Instructions to follow: Among the entries below, one line contains "clock: 10.0 ns" and another contains "0.075 | 1 |". Transcribe those two lines and every line between them, exactly.

Entries provided:

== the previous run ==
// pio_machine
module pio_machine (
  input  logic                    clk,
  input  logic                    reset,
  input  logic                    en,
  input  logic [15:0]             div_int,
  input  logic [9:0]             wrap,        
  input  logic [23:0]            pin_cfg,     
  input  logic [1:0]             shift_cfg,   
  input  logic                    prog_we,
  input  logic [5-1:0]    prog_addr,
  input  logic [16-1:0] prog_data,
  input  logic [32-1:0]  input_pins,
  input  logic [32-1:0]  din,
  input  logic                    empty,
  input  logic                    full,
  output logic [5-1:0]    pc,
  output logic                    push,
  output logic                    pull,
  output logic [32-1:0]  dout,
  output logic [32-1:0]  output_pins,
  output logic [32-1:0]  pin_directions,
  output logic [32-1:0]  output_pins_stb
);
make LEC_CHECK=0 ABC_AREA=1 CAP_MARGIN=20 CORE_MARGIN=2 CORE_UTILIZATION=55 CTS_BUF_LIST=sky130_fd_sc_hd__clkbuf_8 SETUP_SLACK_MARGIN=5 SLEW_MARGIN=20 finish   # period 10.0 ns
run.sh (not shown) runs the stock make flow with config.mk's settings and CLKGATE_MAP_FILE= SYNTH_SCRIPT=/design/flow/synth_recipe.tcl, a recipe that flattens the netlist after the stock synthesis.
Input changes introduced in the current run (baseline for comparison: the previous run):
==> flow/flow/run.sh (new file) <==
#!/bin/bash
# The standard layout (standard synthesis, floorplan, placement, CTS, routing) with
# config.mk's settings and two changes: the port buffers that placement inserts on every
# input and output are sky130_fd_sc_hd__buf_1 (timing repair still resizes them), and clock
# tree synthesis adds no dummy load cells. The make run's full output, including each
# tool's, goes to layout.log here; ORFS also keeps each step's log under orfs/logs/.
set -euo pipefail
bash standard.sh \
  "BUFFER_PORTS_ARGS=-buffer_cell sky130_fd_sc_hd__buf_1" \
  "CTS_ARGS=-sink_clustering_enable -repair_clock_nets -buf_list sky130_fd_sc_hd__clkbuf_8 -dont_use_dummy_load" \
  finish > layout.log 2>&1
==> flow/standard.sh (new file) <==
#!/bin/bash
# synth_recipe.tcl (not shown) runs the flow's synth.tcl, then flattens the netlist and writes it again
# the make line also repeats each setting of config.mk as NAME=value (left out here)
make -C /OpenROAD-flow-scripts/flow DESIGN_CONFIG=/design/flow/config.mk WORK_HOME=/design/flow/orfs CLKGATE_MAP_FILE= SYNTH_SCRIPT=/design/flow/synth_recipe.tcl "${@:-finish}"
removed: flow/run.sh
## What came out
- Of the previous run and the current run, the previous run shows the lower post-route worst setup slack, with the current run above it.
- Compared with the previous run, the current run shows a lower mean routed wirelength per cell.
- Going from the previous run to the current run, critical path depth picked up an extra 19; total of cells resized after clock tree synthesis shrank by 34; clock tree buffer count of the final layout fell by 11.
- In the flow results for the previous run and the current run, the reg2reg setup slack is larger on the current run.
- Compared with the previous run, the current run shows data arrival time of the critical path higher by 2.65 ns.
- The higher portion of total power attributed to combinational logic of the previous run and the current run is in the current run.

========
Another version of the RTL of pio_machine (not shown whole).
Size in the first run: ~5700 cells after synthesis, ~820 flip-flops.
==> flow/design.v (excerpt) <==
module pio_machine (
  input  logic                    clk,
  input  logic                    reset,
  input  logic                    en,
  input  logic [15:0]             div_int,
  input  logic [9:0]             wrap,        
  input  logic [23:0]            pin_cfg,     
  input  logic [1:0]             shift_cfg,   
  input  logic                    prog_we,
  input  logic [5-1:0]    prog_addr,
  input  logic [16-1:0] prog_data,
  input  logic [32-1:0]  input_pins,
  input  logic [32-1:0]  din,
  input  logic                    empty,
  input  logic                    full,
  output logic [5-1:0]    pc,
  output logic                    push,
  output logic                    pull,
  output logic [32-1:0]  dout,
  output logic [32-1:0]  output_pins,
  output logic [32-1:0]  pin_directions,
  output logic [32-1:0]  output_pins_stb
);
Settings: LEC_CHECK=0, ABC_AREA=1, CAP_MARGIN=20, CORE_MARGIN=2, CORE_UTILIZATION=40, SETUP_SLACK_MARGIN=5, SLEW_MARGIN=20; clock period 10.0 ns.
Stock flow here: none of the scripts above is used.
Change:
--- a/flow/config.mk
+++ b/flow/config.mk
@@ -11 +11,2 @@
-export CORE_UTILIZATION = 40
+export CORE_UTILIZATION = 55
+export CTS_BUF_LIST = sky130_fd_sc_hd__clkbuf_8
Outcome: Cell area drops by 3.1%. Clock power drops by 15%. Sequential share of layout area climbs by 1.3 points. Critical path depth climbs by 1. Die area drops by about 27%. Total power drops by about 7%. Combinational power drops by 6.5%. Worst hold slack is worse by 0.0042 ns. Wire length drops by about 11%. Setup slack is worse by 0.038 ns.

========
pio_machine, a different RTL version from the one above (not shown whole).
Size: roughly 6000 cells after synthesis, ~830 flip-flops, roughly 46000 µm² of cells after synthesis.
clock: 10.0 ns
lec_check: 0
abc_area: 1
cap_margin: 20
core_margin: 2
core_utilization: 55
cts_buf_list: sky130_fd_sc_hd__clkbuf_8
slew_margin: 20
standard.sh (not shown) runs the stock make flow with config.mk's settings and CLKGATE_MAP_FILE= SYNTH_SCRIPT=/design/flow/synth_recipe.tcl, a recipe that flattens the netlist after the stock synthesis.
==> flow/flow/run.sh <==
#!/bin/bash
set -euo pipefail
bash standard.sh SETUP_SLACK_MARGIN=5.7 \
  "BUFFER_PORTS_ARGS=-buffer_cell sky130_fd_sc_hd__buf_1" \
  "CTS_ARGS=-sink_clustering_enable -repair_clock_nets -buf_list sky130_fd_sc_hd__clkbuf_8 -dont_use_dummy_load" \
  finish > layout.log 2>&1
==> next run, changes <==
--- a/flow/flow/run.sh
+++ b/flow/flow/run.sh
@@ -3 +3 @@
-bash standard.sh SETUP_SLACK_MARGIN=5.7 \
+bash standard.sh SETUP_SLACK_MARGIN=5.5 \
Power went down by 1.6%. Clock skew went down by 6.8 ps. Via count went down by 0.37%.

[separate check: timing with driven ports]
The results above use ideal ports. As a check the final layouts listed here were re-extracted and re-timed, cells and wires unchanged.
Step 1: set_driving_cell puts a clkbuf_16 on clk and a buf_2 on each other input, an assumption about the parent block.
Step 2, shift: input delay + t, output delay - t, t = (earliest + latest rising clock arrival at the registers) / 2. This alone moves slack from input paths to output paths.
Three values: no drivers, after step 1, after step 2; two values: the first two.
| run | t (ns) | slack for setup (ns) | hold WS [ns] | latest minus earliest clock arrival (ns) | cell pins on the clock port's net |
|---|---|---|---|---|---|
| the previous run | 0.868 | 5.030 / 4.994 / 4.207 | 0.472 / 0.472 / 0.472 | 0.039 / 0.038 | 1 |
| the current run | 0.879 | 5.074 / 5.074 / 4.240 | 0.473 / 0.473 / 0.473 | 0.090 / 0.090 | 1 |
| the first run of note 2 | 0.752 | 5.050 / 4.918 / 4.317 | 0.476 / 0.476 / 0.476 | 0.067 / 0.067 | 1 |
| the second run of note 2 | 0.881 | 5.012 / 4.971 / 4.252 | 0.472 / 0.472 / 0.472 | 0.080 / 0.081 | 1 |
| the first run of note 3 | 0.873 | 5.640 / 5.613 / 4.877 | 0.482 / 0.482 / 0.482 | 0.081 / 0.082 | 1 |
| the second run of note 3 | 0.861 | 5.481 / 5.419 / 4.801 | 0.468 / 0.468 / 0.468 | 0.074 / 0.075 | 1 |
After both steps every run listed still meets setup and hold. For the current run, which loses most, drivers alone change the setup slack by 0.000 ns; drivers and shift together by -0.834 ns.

Solved exercise:
clock: 10.0 ns
lec_check: 0
abc_area: 1
cap_margin: 20
core_margin: 2
core_utilization: 55
cts_buf_list: sky130_fd_sc_hd__clkbuf_8
slew_margin: 20
standard.sh (not shown) runs the stock make flow with config.mk's settings and CLKGATE_MAP_FILE= SYNTH_SCRIPT=/design/flow/synth_recipe.tcl, a recipe that flattens the netlist after the stock synthesis.
==> flow/flow/run.sh <==
#!/bin/bash
set -euo pipefail
bash standard.sh SETUP_SLACK_MARGIN=5.7 \
  "BUFFER_PORTS_ARGS=-buffer_cell sky130_fd_sc_hd__buf_1" \
  "CTS_ARGS=-sink_clustering_enable -repair_clock_nets -buf_list sky130_fd_sc_hd__clkbuf_8 -dont_use_dummy_load" \
  finish > layout.log 2>&1
==> next run, changes <==
--- a/flow/flow/run.sh
+++ b/flow/flow/run.sh
@@ -3 +3 @@
-bash standard.sh SETUP_SLACK_MARGIN=5.7 \
+bash standard.sh SETUP_SLACK_MARGIN=5.5 \
Power went down by 1.6%. Clock skew went down by 6.8 ps. Via count went down by 0.37%.

[separate check: timing with driven ports]
The results above use ideal ports. As a check the final layouts listed here were re-extracted and re-timed, cells and wires unchanged.
Step 1: set_driving_cell puts a clkbuf_16 on clk and a buf_2 on each other input, an assumption about the parent block.
Step 2, shift: input delay + t, output delay - t, t = (earliest + latest rising clock arrival at the registers) / 2. This alone moves slack from input paths to output paths.
Three values: no drivers, after step 1, after step 2; two values: the first two.
| run | t (ns) | slack for setup (ns) | hold WS [ns] | latest minus earliest clock arrival (ns) | cell pins on the clock port's net |
|---|---|---|---|---|---|
| the previous run | 0.868 | 5.030 / 4.994 / 4.207 | 0.472 / 0.472 / 0.472 | 0.039 / 0.038 | 1 |
| the current run | 0.879 | 5.074 / 5.074 / 4.240 | 0.473 / 0.473 / 0.473 | 0.090 / 0.090 | 1 |
| the first run of note 2 | 0.752 | 5.050 / 4.918 / 4.317 | 0.476 / 0.476 / 0.476 | 0.067 / 0.067 | 1 |
| the second run of note 2 | 0.881 | 5.012 / 4.971 / 4.252 | 0.472 / 0.472 / 0.472 | 0.080 / 0.081 | 1 |
| the first run of note 3 | 0.873 | 5.640 / 5.613 / 4.877 | 0.482 / 0.482 / 0.482 | 0.081 / 0.082 | 1 |
| the second run of note 3 | 0.861 | 5.481 / 5.419 / 4.801 | 0.468 / 0.468 / 0.468 | 0.074 / 0.075 | 1 |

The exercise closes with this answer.